• Task details
Only the lines containing "cycle" belong in the answer; find them in the material below.

• Exercise data
`src/design/hta_pkg.sv`:
```
// Package for the handle table allocator.
// Holds the request and status codes and the write-control struct.
// No dependencies.
`default_nettype none

package hta_pkg;

  localparam int HANDLE_W = 16;
  localparam int WORD_W   = 64;

  typedef enum logic [1:0] {
    REQ_ALLOC = 2'd0,
    REQ_FREE  = 2'd1,
    REQ_GET   = 2'd2,
    REQ_SET   = 2'd3
  } hta_req_e;

  typedef enum logic [1:0] {
    ST_OK    = 2'd0,
    ST_RANGE = 2'd1,
    ST_FULL  = 2'd2
  } hta_status_e;

  // Write controls from execute logic to the slot and stack memories.
  typedef struct packed {
    logic obj_we;
    logic valid_we;
    logic valid_wd;
    logic stk_we;
  } hta_wr_t;

endpackage

`default_nettype wire

```
`src/design/hta_store.sv`:
```
// Slot memories (object words, valid marks) and the free-slot stack.
// Registered reads with forwarding of a write made at the same edge.
// Depends on hta_pkg.
`default_nettype none

module hta_store #(
  parameter int CAPACITY = 64,
  localparam int IW = (CAPACITY > 1) ? $clog2(CAPACITY) : 1
) (
  input  wire logic                         clk_i,
  input  wire logic                         rd_en_i,
  input  wire logic [IW-1:0]                rd_slot_i,
  input  wire logic [IW-1:0]                stk_rd_addr_i,
  input  wire hta_pkg::hta_wr_t             wr_i,
  input  wire logic [IW-1:0]                wr_slot_i,
  input  wire logic [hta_pkg::WORD_W-1:0]   wr_word_i,
  input  wire logic [IW-1:0]                stk_wr_addr_i,
  input  wire logic [IW-1:0]                stk_wd_i,
  output logic      [hta_pkg::WORD_W-1:0]   rd_obj_o,
  output logic                              rd_valid_o,
  output logic      [IW-1:0]                rd_stk_o
);

  logic [hta_pkg::WORD_W-1:0] obj_mem   [CAPACITY];
  logic                       valid_mem [CAPACITY];
  logic [IW-1:0]              stk_mem   [CAPACITY];

  logic [hta_pkg::WORD_W-1:0] rd_obj_q;
  logic                       rd_valid_q;
  logic [IW-1:0]              rd_stk_q;

  always_ff @(posedge clk_i) begin
    if (wr_i.obj_we) begin
      obj_mem[wr_slot_i] <= wr_word_i;
    end
    if (wr_i.valid_we) begin
      valid_mem[wr_slot_i] <= wr_i.valid_wd;
    end
    if (wr_i.stk_we) begin
      stk_mem[stk_wr_addr_i] <= stk_wd_i;
    end
  end

  // The item ahead writes at the same edge this item reads, so a hit on
  // its address takes the new value instead of the old memory content.
  always_ff @(posedge clk_i) begin
    if (rd_en_i) begin
      if (wr_i.obj_we && (wr_slot_i == rd_slot_i)) begin
        rd_obj_q <= wr_word_i;
      end else begin
        rd_obj_q <= obj_mem[rd_slot_i];
      end
      if (wr_i.valid_we && (wr_slot_i == rd_slot_i)) begin
        rd_valid_q <= wr_i.valid_wd;
      end else begin
        rd_valid_q <= valid_mem[rd_slot_i];
      end
      if (wr_i.stk_we && (stk_wr_addr_i == stk_rd_addr_i)) begin
        rd_stk_q <= stk_wd_i;
      end else begin
        rd_stk_q <= stk_mem[stk_rd_addr_i];
      end
    end
  end

  assign rd_obj_o   = rd_obj_q;
  assign rd_valid_o = rd_valid_q;
  assign rd_stk_o   = rd_stk_q;

endmodule

`default_nettype wire

```
`src/design/hta_exec.sv`:
```
// Execute logic for one request: handle decode, range check, allocation
// choice, free-count and high-water registers, result fields.
// Depends on hta_pkg.
`default_nettype none

module hta_exec #(
  parameter int CAPACITY = 64,
  localparam int IW = (CAPACITY > 1) ? $clog2(CAPACITY) : 1,
  localparam int CW = $clog2(CAPACITY + 1)
) (
  input  wire logic                           clk_i,
  input  wire logic                           rst_ni,
  input  wire logic                           fire_i,
  input  wire logic [1:0]                     req_i,
  input  wire logic [hta_pkg::HANDLE_W-1:0]   handle_i,
  input  wire logic [hta_pkg::WORD_W-1:0]     rd_obj_i,
  input  wire logic                           rd_valid_i,
  input  wire logic [IW-1:0]                  rd_stk_i,
  output hta_pkg::hta_wr_t                    wr_o,
  output logic      [IW-1:0]                  wr_slot_o,
  output logic      [IW-1:0]                  stk_wr_addr_o,
  output logic      [IW-1:0]                  stk_wd_o,
  output logic      [CW-1:0]                  fc_next_o,
  output logic      [hta_pkg::HANDLE_W-1:0]   new_handle_o,
  output logic      [hta_pkg::WORD_W-1:0]     object_out_o,
  output logic                                is_valid_o,
  output hta_pkg::hta_status_e                status_o
);

  logic [CW-1:0] fc_q, fc_d;
  logic [CW-1:0] hw_q, hw_d;

  logic [14:0]   h_idx;
  logic [14:0]   slot_w;
  logic [IW-1:0] slot_idx;
  logic          in_range;
  logic          pop;
  logic          fresh_ok;
  logic [IW-1:0] alloc_slot;
  logic [15:0]   slot_p1;

  assign h_idx    = handle_i[15:1];
  assign slot_w   = h_idx - 15'd1;
  assign slot_idx = slot_w[IW-1:0];
  assign in_range = (h_idx != 15'd0) && ({1'b0, slot_w} < 16'(hw_q));

  assign pop        = (fc_q != '0);
  assign fresh_ok   = (hw_q < CW'(CAPACITY));
  assign alloc_slot = pop ? rd_stk_i : hw_q[IW-1:0];
  assign slot_p1    = 16'(alloc_slot) + 16'd1;

  always_comb begin
    fc_d          = fc_q;
    hw_d          = hw_q;
    wr_o          = '0;
    wr_slot_o     = slot_idx;
    stk_wr_addr_o = fc_q[IW-1:0];
    stk_wd_o      = slot_idx;
    new_handle_o  = '0;
    object_out_o  = '0;
    is_valid_o    = 1'b0;
    status_o      = hta_pkg::ST_OK;
    case (hta_pkg::hta_req_e'(req_i))
      hta_pkg::REQ_ALLOC: begin
        if (pop || fresh_ok) begin
          wr_o.obj_we   = 1'b1;
          wr_o.valid_we = 1'b1;
          wr_o.valid_wd = 1'b1;
          wr_slot_o     = alloc_slot;
          new_handle_o  = {slot_p1[14:0], 1'b0};
          if (pop) begin
            fc_d = fc_q - CW'(1);
          end else begin
            hw_d = hw_q + CW'(1);
          end
        end else begin
          status_o = hta_pkg::ST_FULL;
        end
      end
      hta_pkg::REQ_FREE: begin
        if (!in_range) begin
          status_o = hta_pkg::ST_RANGE;
        end else if (rd_valid_i && (fc_q < CW'(CAPACITY))) begin
          wr_o.valid_we = 1'b1;
          wr_o.stk_we   = 1'b1;
          fc_d          = fc_q + CW'(1);
        end
      end
      hta_pkg::REQ_GET: begin
        if (!in_range) begin
          status_o = hta_pkg::ST_RANGE;
        end else if (rd_valid_i) begin
          object_out_o = rd_obj_i;
          is_valid_o   = 1'b1;
        end
      end
      hta_pkg::REQ_SET: begin
        if (!in_range) begin
          status_o = hta_pkg::ST_RANGE;
        end else if (rd_valid_i) begin
          wr_o.obj_we = 1'b1;
        end
      end
      default: begin
        status_o = hta_pkg::ST_OK;
      end
    endcase
    // Nothing is written and no count moves unless the item leaves the stage.
    if (!fire_i) begin
      wr_o = '0;
      fc_d = fc_q;
      hw_d = hw_q;
    end
  end

  assign fc_next_o = fc_d;

  always_ff @(posedge clk_i or negedge rst_ni) begin
    if (!rst_ni) begin
      fc_q <= '0;
      hw_q <= '0;
    end else begin
      fc_q <= fc_d;
      hw_q <= hw_d;
    end
  end

endmodule

`default_nettype wire

```
`src/design/handle_table_allocator_top.sv`:
```
// Top level of the handle table allocator: input stage, execute logic,
// slot and stack memories, result register.
// Depends on hta_pkg, hta_exec and hta_store.
//
// The block takes one request per cycle while no result stalls, and answers
// each with exactly one result item, in order. An accepted item waits in the
// input stage register and is executed there; its result item is registered
// and offered once it fires. The rate of one item per
// cycle is set by the single execute stage that sits between the registered
// memory reads and the result register; a stalled result holds that stage
// and then the input. Reads for the next item start at its acceptance and
// take the value written by the item ahead at the same edge. Slots below the
// high-water mark have always been written, so the memories need no clearing
// pass after reset and requests are taken from the first cycle on.
`default_nettype none

module handle_table_allocator_top #(
  parameter int CAPACITY = 64
) (
  input  wire logic                          clk_i,
  input  wire logic                          rst_ni,
  input  wire logic                          in_valid_i,
  output logic                               in_stall_o,
  input  wire logic [1:0]                    in_req_type_i,
  input  wire logic [hta_pkg::HANDLE_W-1:0]  in_handle_i,
  input  wire logic [hta_pkg::WORD_W-1:0]    in_object_word_i,
  output logic                               out_valid_o,
  input  wire logic                          out_stall_i,
  output logic      [hta_pkg::HANDLE_W-1:0]  out_new_handle_o,
  output logic      [hta_pkg::WORD_W-1:0]    out_object_out_o,
  output logic                               out_is_valid_o,
  output logic      [1:0]                    out_status_o
);

  localparam int IW = (CAPACITY > 1) ? $clog2(CAPACITY) : 1;
  localparam int CW = $clog2(CAPACITY + 1);

  logic                         x_valid_q;
  logic [1:0]                   x_req_q;
  logic [hta_pkg::HANDLE_W-1:0] x_handle_q;
  logic [hta_pkg::WORD_W-1:0]   x_word_q;

  logic                         out_valid_q;
  logic [hta_pkg::HANDLE_W-1:0] out_handle_q;
  logic [hta_pkg::WORD_W-1:0]   out_obj_q;
  logic                         out_isv_q;
  logic [1:0]                   out_status_q;

  logic advance;
  logic fire;
  logic accept;

  hta_pkg::hta_wr_t             wr;
  logic [IW-1:0]                wr_slot;
  logic [IW-1:0]                stk_wr_addr;
  logic [IW-1:0]                stk_wd;
  logic [CW-1:0]                fc_next;
  logic [CW-1:0]                stk_top;
  logic [14:0]                  in_slot_w;
  logic [hta_pkg::WORD_W-1:0]   rd_obj;
  logic                         rd_valid;
  logic [IW-1:0]                rd_stk;
  logic [hta_pkg::HANDLE_W-1:0] res_handle;
  logic [hta_pkg::WORD_W-1:0]   res_obj;
  logic                         res_isv;
  hta_pkg::hta_status_e         res_status;

  assign advance    = !out_valid_q || !out_stall_i;
  assign fire       = x_valid_q && advance;
  assign in_stall_o = x_valid_q && !advance;
  assign accept     = in_valid_i && !in_stall_o;

  // Read addresses for the item being accepted: its decoded slot, and the
  // stack top as it stands once the item ahead has been executed.
  assign in_slot_w = in_handle_i[15:1] - 15'd1;
  assign stk_top   = fc_next - CW'(1);

  always_ff @(posedge clk_i or negedge rst_ni) begin
    if (!rst_ni) begin
      x_valid_q <= 1'b0;
    end else if (accept) begin
      x_valid_q <= 1'b1;
    end else if (fire) begin
      x_valid_q <= 1'b0;
    end
  end

  always_ff @(posedge clk_i) begin
    if (accept) begin
      x_req_q    <= in_req_type_i;
      x_handle_q <= in_handle_i;
      x_word_q   <= in_object_word_i;
    end
  end

  hta_exec #(
    .CAPACITY(CAPACITY)
  ) u_exec (
    .clk_i         (clk_i),
    .rst_ni        (rst_ni),
    .fire_i        (fire),
    .req_i         (x_req_q),
    .handle_i      (x_handle_q),
    .rd_obj_i      (rd_obj),
    .rd_valid_i    (rd_valid),
    .rd_stk_i      (rd_stk),
    .wr_o          (wr),
    .wr_slot_o     (wr_slot),
    .stk_wr_addr_o (stk_wr_addr),
    .stk_wd_o      (stk_wd),
    .fc_next_o     (fc_next),
    .new_handle_o  (res_handle),
    .object_out_o  (res_obj),
    .is_valid_o    (res_isv),
    .status_o      (res_status)
  );

  hta_store #(
    .CAPACITY(CAPACITY)
  ) u_store (
    .clk_i         (clk_i),
    .rd_en_i       (accept),
    .rd_slot_i     (in_slot_w[IW-1:0]),
    .stk_rd_addr_i (stk_top[IW-1:0]),
    .wr_i          (wr),
    .wr_slot_i     (wr_slot),
    .wr_word_i     (x_word_q),
    .stk_wr_addr_i (stk_wr_addr),
    .stk_wd_i      (stk_wd),
    .rd_obj_o      (rd_obj),
    .rd_valid_o    (rd_valid),
    .rd_stk_o      (rd_stk)
  );

  always_ff @(posedge clk_i or negedge rst_ni) begin
    if (!rst_ni) begin
      out_valid_q <= 1'b0;
    end else if (advance) begin
      out_valid_q <= x_valid_q;
    end
  end

  always_ff @(posedge clk_i) begin
    if (fire) begin
      out_handle_q <= res_handle;
      out_obj_q    <= res_obj;
      out_isv_q    <= res_isv;
      out_status_q <= res_status;
    end
  end

  assign out_valid_o      = out_valid_q;
  assign out_new_handle_o = out_handle_q;
  assign out_object_out_o = out_obj_q;
  assign out_is_valid_o   = out_isv_q;
  assign out_status_o     = out_status_q;

endmodule

`default_nettype wire

```
`config.mk`:
```
export PLATFORM = sky130hd
export DESIGN_NAME = handle_table_allocator_top
export DESIGN_NICKNAME = d
export VERILOG_FILES = /design/src/design/hta_pkg.sv /design/src/design/hta_store.sv /design/src/design/hta_exec.sv /design/src/design/handle_table_allocator_top.sv
export SDC_FILE = /design/constraint.sdc
export NUM_CORES = 2
export LEC_CHECK = 0
export BUFFER_PORTS_ARGS = -buffer_cell sky130_fd_sc_hd__buf_4
export CAP_MARGIN = 20
export CORE_ASPECT_RATIO = 0.7
export CORE_MARGIN = 4
export CORE_UTILIZATION = 47
export DETAILED_ROUTE_END_ITERATION = 8
export PLACE_DENSITY_LB_ADDON = 0.05
export SYNTH_ARGS = -nofsm -noshare
export SYNTH_HDL_FRONTEND = slang
export SYNTH_MEMORY_MAX_BITS = 65536
export SYNTH_SLANG_ARGS = --single-unit
export TNS_END_PERCENT = 30
```
`constraint.sdc`:
```
create_clock -name clk_i -period 10.8 [get_ports clk_i]
set_input_delay 1.62 -clock clk_i [delete_from_list [all_inputs] [get_ports clk_i]]
set_output_delay 1.62 -clock clk_i [all_outputs]
set_load 0.03 [all_outputs]
```
# --- Word-level counts from Yosys, hierarchy flattened ---
# Memory sizes are Yosys's and may differ from the RTL's. A register that Yosys moved wholly into a read port is not among the register bits.
# Cells that the tools add are included.
# Widths: inputs -> output; s select.
word_totals:
  mem_count: 3
  romBits: 0
  out_inout_bits: 85
  latch_bits: 0
  inputBits: 86
  regBits: 181
  ram_bits: 4544
classes:
  n_bitwise: 1
  div_mod_pow: 0
  reduce_logical: 19
  n_eq_ne: 3
  multipliers: 0
  n_mux: 30
  n_addsub: 7
  shift: 0
  magnitude_cmp: 3
mem_list:
  columns: ["memory", "words", "word_bits", "read_ports", "rd_ports_with_merged_regs", "write_ports", "line", "source"]
  rows:
  - ["u_store.obj_mem", 64, 64, 1, 1, 1, "hta_store.sv:24", "logic [hta_pkg::WORD_W-1:0] obj_mem [CAPACITY];"]
  - ["u_store.stk_mem", 64, 6, 1, 1, 1, "hta_store.sv:26", "logic [IW-1:0] stk_mem [CAPACITY];"]
  - ["u_store.valid_mem", 64, 1, 1, 1, 1, "hta_store.sv:25", "logic valid_mem [CAPACITY];"]
ops:
  columns: ["op", "n"]
  rows:
  - ["$mux 7", 5]
  - ["$mux 6", 3]
  - ["$lt 15x7->1", 1]
  - ["$mux 1", 15]
  - ["$reduce_bool 15->1", 1]
  - ["$sub 15x1->15 const B", 1]
  - ["$add 7x1->7 const B", 2]
  - ["$lt 7x7->1 const B", 2]
  - ["$pmux 7 s2", 1]
  - ["$sub 6x1->6 const B", 2]
  - ["$add 6x1->7 const B", 1]
  - ["$reduce_bool 7->1", 1]
  - ["$sub 7x1->7 const B", 1]
  - ["$logic_and 1x1->1", 5]
  - ["$eq 2x2->1 const B", 2]
  - ["$logic_not 1->1", 4]
  - ["$mux 4", 1]
  - ["$pmux 1 s2", 2]
  - ["$pmux 2 s2", 1]
  - ["$reduce_and 4->1", 1]
  - ["$mux 3", 1]
  - ["$reduce_and 3->1", 1]
  - ["$reduce_or 3->1", 1]
  - ["$eq 2x1->1 const B", 1]
  - ["6 further kinds", 7]

# --- Logic depth before layout (Yosys ltp) ---
depth:
  depth_word: 8
  depth_mapped: 26
  ltp_nobuf: 22

# --- By module ---
# From an unflattened synthesis, not the netlist that was laid out.
hier_totals:
  cells_unflattened: 8446
  hier_area_um2: 183479.7
modules_own_cells:
  columns: ["module", "area_per_inst_um2", "seq_area_each_um2", "n_inst", "cells_each"]
  rows:
  - ["hta_store", 175992.5, 138582.9, 1, 7947]
  - ["handle_table_allocator_top", 5205.0, 5004.8, 1, 197]
  - ["hta_exec", 2282.2, 350.3, 1, 302]

# --- Worst setup path after synthesis ---
# Ideal clock, no wire load.
synth_path:
  kind: "register -> register"
  startpoint: "register x_handle_q[1] in the netlist's numbering"
  endpoint: "memory u_store.obj_mem[14][0] in the netlist's numbering (enable)"
  synth_period_minus_slack_ns: 8.364
  path_buffers: 1
  required_ns: 10.313
  slack_ns: 2.436
  path_stages_with_launch: 18
  arrival_time_ns: 7.878
  path_cell_list: "edfxtp_1 buf_6 inv_1 ha_1 nor3b_2 xnor2_1 inv_1 ha_1 o21a_1 o211ai_1 a21oi_1 nor4_1 nand2_1 nor2_1 a31oi_1 nor3_1 nand4_1 nor2_1"
synth_between:
  elab_chain_len: 8
  word_cells_on_any_way: 11
  cone_classes: "1 x add/sub; 1 x order compare; 7 x mux; 2 x reduce/logical"
synth_lines:
  columns: ["element", "line", "source"]
  rows:
  - ["start: declaration", "handle_table_allocator_top.sv:40", "logic [hta_pkg::HANDLE_W-1:0] x_handle_q;"]
  - ["start signal: assignment", "handle_table_allocator_top.sv:91", "x_handle_q <= in_handle_i;"]
  - ["$sub 15x1->15 (*)", "hta_exec.sv:43", "assign slot_w = h_idx - 15'd1;"]
  - ["net stk_wd[0]", "handle_table_allocator_top.sv:56", "logic [IW-1:0] stk_wd;"]
  - ["$lt 15x7->1", "hta_exec.sv:45", "assign in_range = (h_idx != 15'd0) && ({1'b0, slot_w} < 16'(hw_q));"]
  - ["$logic_and 1x1->1", "hta_exec.sv:45", null]
  - ["$mux 1", null, null]
  - ["$pmux 1 s2", "hta_exec.sv:63", "case (hta_pkg::hta_req_e'(req_i))"]
  - ["$mux 4", "hta_exec.sv:109", "if (!fire_i) begin"]
  - ["$mux 1", "hta_store.sv:33", "if (wr_i.obj_we) begin"]
  - ["$mux 1 (not written as such)", "hta_store.sv:34", "obj_mem[wr_slot_i] <= wr_word_i;"]
  - ["end: declaration", "hta_store.sv:24", null]
# Mark *: on every way through the listed nets, which the timed path passes. The rest lies on a longest branch.

# --- Final worst setup path ---
layout_path:
  startpoint: "register x_handle_q[1] in the netlist's numbering"
  endpoint: "register u_store.rd_stk_q[5] (netlist: u_store.rd_stk_o[5]) (read register of u_store.stk_mem), data pin"
layout_between:
  elab_chain_len: 7
  word_cells_on_any_way: 8
  cone_classes: "2 x add/sub; 1 x order compare; 3 x mux; 2 x reduce/logical"
layout_lines:
  columns: ["element", "line", "source"]
  rows:
  - ["$sub 15x1->15", "hta_exec.sv:43", null]
  - ["net stk_wd[0]", "handle_table_allocator_top.sv:56", null]
  - ["$lt 15x7->1", "hta_exec.sv:45", null]
  - ["$logic_and 1x1->1", "hta_exec.sv:45", null]
  - ["$mux 7", "hta_exec.sv:81", "if (!in_range) begin"]
  - ["$pmux 7 s2", "hta_exec.sv:63", null]
  - ["$mux 7", "hta_exec.sv:109", null]
  - ["net fc_next[0]", "handle_table_allocator_top.sv:57", "logic [CW-1:0] fc_next;"]
  - ["$sub 6x1->6", "handle_table_allocator_top.sv:76", "assign stk_top = fc_next - CW'(1);"]
  - ["end: declaration", "hta_store.sv:30", "logic [IW-1:0] rd_stk_q;"]
# The timed path passes the listed nets, and every way through them passes these cells.
# A chain may end at the register's enable or synchronous reset.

• Task result
// The block takes one request per cycle while no result stalls, and answers
// cycle is set by the single execute stage that sits between the registered
// pass after reset and requests are taken from the first cycle on.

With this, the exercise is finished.